GOAL OF THE EXERCISE:
The answer should be an exact repeat of the stretch of material below from the line containing "logic first;" through the line containing "-677,30 +668,29 @@".

---------------

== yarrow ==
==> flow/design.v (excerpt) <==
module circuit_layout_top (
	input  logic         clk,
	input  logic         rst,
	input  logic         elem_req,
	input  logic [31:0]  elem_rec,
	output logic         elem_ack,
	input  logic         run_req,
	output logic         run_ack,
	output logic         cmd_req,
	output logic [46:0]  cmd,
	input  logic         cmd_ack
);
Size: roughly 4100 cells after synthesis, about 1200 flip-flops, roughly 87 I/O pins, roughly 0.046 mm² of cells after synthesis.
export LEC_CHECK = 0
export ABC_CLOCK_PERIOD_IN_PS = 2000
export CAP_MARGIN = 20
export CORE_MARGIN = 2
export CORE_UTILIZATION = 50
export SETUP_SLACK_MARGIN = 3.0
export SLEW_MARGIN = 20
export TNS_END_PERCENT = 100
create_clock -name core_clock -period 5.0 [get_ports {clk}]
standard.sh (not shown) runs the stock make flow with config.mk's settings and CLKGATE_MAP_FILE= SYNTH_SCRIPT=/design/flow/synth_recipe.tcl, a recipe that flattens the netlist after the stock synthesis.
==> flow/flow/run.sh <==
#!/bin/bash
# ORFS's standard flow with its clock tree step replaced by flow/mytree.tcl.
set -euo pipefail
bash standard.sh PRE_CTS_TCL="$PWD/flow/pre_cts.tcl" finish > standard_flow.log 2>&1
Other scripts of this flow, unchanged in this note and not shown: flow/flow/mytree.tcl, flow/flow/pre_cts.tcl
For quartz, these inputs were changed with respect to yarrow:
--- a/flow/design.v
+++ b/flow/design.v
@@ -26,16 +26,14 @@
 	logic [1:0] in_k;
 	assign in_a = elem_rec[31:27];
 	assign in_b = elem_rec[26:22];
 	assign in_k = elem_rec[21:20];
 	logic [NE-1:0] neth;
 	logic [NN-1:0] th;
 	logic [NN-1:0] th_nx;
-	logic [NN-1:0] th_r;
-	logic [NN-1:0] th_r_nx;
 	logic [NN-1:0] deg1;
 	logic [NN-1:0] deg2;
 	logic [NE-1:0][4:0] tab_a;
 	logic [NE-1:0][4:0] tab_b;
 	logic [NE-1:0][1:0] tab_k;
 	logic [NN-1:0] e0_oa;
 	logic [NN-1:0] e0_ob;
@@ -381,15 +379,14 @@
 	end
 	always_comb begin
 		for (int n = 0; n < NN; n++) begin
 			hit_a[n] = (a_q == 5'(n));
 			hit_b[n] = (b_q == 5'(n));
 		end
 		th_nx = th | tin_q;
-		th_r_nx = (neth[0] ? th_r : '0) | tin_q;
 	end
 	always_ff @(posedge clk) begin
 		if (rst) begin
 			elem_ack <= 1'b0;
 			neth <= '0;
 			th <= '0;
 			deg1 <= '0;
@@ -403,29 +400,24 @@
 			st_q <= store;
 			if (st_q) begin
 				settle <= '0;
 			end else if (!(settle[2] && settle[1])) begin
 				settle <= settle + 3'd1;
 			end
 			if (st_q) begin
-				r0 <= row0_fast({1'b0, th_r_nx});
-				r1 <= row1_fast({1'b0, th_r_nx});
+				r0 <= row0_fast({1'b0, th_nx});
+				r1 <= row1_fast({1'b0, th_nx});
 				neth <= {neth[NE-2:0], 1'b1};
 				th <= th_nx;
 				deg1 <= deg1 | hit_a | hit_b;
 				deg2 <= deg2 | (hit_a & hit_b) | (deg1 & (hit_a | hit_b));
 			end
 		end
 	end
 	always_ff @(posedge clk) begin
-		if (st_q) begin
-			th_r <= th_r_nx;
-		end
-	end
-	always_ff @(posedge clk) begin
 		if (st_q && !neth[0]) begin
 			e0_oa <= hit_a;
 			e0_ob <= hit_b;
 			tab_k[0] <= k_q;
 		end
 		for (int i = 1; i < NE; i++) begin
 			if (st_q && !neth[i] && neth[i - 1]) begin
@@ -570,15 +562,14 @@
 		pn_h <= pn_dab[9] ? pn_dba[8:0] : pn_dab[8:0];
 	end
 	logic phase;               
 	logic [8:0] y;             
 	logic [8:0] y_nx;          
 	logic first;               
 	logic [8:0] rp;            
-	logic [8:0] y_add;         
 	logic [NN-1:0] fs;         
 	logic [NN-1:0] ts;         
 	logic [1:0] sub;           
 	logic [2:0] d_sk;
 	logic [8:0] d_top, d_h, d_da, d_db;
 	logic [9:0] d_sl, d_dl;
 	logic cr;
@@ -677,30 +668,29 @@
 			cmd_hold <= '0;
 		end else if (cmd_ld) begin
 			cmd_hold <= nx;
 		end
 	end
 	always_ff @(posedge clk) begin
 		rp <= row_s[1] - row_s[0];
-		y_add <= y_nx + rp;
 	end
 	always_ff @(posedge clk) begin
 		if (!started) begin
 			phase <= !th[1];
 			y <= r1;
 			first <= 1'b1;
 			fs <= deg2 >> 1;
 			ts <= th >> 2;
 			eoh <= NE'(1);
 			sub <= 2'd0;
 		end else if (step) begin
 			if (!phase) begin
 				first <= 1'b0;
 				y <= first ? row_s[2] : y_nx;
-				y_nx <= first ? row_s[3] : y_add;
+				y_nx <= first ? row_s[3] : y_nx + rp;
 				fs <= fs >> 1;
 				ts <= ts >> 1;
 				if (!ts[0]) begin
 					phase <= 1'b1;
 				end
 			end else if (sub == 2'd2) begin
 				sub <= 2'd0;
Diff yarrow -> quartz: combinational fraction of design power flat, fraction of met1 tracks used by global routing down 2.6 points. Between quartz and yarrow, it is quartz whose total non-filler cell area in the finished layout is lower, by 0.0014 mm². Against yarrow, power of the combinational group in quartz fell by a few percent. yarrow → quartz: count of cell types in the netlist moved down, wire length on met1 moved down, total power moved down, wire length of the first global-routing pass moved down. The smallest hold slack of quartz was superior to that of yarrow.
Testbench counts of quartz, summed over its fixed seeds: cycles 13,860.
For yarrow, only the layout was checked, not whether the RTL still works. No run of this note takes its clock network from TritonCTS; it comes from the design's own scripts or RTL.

---------------

WRITTEN RESPONSE:
 	logic first;               
 	logic [8:0] rp;            
-	logic [8:0] y_add;         
 	logic [NN-1:0] fs;         
 	logic [NN-1:0] ts;         
 	logic [1:0] sub;           
 	logic [2:0] d_sk;
 	logic [8:0] d_top, d_h, d_da, d_db;
 	logic [9:0] d_sl, d_dl;
 	logic cr;
@@ -677,30 +668,29 @@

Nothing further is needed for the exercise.